# Exercise instructions
Would you return all of this data exactly, leaving nothing out?

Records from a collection
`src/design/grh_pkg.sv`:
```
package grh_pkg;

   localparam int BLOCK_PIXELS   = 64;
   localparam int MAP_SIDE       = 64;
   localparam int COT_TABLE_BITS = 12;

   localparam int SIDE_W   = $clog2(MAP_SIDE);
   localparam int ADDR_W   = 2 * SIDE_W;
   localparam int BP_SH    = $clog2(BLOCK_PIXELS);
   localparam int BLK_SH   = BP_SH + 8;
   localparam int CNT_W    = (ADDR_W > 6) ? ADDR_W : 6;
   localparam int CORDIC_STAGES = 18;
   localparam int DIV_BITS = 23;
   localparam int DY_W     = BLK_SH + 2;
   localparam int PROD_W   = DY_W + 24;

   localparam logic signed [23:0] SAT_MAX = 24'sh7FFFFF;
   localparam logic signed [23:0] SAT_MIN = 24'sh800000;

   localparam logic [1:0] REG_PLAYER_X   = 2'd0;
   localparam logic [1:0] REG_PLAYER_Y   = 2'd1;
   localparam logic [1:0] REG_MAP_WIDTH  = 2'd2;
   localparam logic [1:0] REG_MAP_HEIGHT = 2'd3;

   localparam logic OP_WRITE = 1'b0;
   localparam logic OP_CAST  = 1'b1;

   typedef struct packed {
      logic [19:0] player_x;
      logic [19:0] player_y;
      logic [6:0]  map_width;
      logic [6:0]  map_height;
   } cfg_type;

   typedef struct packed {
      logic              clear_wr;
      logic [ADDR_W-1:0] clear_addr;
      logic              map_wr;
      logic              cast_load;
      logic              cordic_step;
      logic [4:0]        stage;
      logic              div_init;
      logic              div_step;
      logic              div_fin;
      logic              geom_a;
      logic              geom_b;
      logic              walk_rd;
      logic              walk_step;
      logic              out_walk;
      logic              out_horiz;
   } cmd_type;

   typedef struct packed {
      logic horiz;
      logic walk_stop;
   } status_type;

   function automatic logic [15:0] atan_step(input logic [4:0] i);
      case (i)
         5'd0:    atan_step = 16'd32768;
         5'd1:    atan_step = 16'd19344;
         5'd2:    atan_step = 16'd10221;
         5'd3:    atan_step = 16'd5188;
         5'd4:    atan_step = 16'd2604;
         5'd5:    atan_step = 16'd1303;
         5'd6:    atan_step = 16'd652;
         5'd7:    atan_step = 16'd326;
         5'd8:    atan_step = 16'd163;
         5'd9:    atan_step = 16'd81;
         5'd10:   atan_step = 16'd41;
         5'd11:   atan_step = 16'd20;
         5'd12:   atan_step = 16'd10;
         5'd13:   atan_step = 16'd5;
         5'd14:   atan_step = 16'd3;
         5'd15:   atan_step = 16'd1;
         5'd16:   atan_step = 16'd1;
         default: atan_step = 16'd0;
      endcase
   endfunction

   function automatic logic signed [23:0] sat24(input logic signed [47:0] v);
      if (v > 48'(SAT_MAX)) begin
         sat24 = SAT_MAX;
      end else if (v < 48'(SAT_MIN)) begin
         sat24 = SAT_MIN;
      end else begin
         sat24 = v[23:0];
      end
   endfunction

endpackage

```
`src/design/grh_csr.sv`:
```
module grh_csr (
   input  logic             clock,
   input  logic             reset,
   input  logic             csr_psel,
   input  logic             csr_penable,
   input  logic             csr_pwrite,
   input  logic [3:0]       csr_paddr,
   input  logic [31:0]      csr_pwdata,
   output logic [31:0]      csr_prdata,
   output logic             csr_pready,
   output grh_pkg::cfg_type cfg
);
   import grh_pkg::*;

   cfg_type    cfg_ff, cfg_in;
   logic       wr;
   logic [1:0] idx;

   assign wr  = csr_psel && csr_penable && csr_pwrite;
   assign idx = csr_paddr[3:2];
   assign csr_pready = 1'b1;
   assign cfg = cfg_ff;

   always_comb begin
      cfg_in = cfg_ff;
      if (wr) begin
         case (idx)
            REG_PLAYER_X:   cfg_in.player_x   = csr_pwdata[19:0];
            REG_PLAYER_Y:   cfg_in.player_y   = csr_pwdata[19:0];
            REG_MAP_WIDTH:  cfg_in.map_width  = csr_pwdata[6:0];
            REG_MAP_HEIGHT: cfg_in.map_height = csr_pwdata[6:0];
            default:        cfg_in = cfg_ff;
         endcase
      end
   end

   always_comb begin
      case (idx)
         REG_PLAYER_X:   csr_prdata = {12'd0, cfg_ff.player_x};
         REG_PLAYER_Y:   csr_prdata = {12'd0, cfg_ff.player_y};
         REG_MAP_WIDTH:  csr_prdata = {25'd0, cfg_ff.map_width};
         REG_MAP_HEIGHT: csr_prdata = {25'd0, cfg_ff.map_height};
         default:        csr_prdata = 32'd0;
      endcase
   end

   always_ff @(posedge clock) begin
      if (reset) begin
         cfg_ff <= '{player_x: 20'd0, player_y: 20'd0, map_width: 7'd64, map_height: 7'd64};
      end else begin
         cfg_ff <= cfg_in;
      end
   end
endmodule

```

# Result of the exercise
`src/design/grh_pkg.sv`:
```
package grh_pkg;

   localparam int BLOCK_PIXELS   = 64;
   localparam int MAP_SIDE       = 64;
   localparam int COT_TABLE_BITS = 12;

   localparam int SIDE_W   = $clog2(MAP_SIDE);
   localparam int ADDR_W   = 2 * SIDE_W;
   localparam int BP_SH    = $clog2(BLOCK_PIXELS);
   localparam int BLK_SH   = BP_SH + 8;
   localparam int CNT_W    = (ADDR_W > 6) ? ADDR_W : 6;
   localparam int CORDIC_STAGES = 18;
   localparam int DIV_BITS = 23;
   localparam int DY_W     = BLK_SH + 2;
   localparam int PROD_W   = DY_W + 24;

   localparam logic signed [23:0] SAT_MAX = 24'sh7FFFFF;
   localparam logic signed [23:0] SAT_MIN = 24'sh800000;

   localparam logic [1:0] REG_PLAYER_X   = 2'd0;
   localparam logic [1:0] REG_PLAYER_Y   = 2'd1;
   localparam logic [1:0] REG_MAP_WIDTH  = 2'd2;
   localparam logic [1:0] REG_MAP_HEIGHT = 2'd3;

   localparam logic OP_WRITE = 1'b0;
   localparam logic OP_CAST  = 1'b1;

   typedef struct packed {
      logic [19:0] player_x;
      logic [19:0] player_y;
      logic [6:0]  map_width;
      logic [6:0]  map_height;
   } cfg_type;

   typedef struct packed {
      logic              clear_wr;
      logic [ADDR_W-1:0] clear_addr;
      logic              map_wr;
      logic              cast_load;
      logic              cordic_step;
      logic [4:0]        stage;
      logic              div_init;
      logic              div_step;
      logic              div_fin;
      logic              geom_a;
      logic              geom_b;
      logic              walk_rd;
      logic              walk_step;
      logic              out_walk;
      logic              out_horiz;
   } cmd_type;

   typedef struct packed {
      logic horiz;
      logic walk_stop;
   } status_type;

   function automatic logic [15:0] atan_step(input logic [4:0] i);
      case (i)
         5'd0:    atan_step = 16'd32768;
         5'd1:    atan_step = 16'd19344;
         5'd2:    atan_step = 16'd10221;
         5'd3:    atan_step = 16'd5188;
         5'd4:    atan_step = 16'd2604;
         5'd5:    atan_step = 16'd1303;
         5'd6:    atan_step = 16'd652;
         5'd7:    atan_step = 16'd326;
         5'd8:    atan_step = 16'd163;
         5'd9:    atan_step = 16'd81;
         5'd10:   atan_step = 16'd41;
         5'd11:   atan_step = 16'd20;
         5'd12:   atan_step = 16'd10;
         5'd13:   atan_step = 16'd5;
         5'd14:   atan_step = 16'd3;
         5'd15:   atan_step = 16'd1;
         5'd16:   atan_step = 16'd1;
         default: atan_step = 16'd0;
      endcase
   endfunction

   function automatic logic signed [23:0] sat24(input logic signed [47:0] v);
      if (v > 48'(SAT_MAX)) begin
         sat24 = SAT_MAX;
      end else if (v < 48'(SAT_MIN)) begin
         sat24 = SAT_MIN;
      end else begin
         sat24 = v[23:0];
      end
   endfunction

endpackage

```
`src/design/grh_csr.sv`:
```
module grh_csr (
   input  logic             clock,
   input  logic             reset,
   input  logic             csr_psel,
   input  logic             csr_penable,
   input  logic             csr_pwrite,
   input  logic [3:0]       csr_paddr,
   input  logic [31:0]      csr_pwdata,
   output logic [31:0]      csr_prdata,
   output logic             csr_pready,
   output grh_pkg::cfg_type cfg
);
   import grh_pkg::*;

   cfg_type    cfg_ff, cfg_in;
   logic       wr;
   logic [1:0] idx;

   assign wr  = csr_psel && csr_penable && csr_pwrite;
   assign idx = csr_paddr[3:2];
   assign csr_pready = 1'b1;
   assign cfg = cfg_ff;

   always_comb begin
      cfg_in = cfg_ff;
      if (wr) begin
         case (idx)
            REG_PLAYER_X:   cfg_in.player_x   = csr_pwdata[19:0];
            REG_PLAYER_Y:   cfg_in.player_y   = csr_pwdata[19:0];
            REG_MAP_WIDTH:  cfg_in.map_width  = csr_pwdata[6:0];
            REG_MAP_HEIGHT: cfg_in.map_height = csr_pwdata[6:0];
            default:        cfg_in = cfg_ff;
         endcase
      end
   end

   always_comb begin
      case (idx)
         REG_PLAYER_X:   csr_prdata = {12'd0, cfg_ff.player_x};
         REG_PLAYER_Y:   csr_prdata = {12'd0, cfg_ff.player_y};
         REG_MAP_WIDTH:  csr_prdata = {25'd0, cfg_ff.map_width};
         REG_MAP_HEIGHT: csr_prdata = {25'd0, cfg_ff.map_height};
         default:        csr_prdata = 32'd0;
      endcase
   end

   always_ff @(posedge clock) begin
      if (reset) begin
         cfg_ff <= '{player_x: 20'd0, player_y: 20'd0, map_width: 7'd64, map_height: 7'd64};
      end else begin
         cfg_ff <= cfg_in;
      end
   end
endmodule

```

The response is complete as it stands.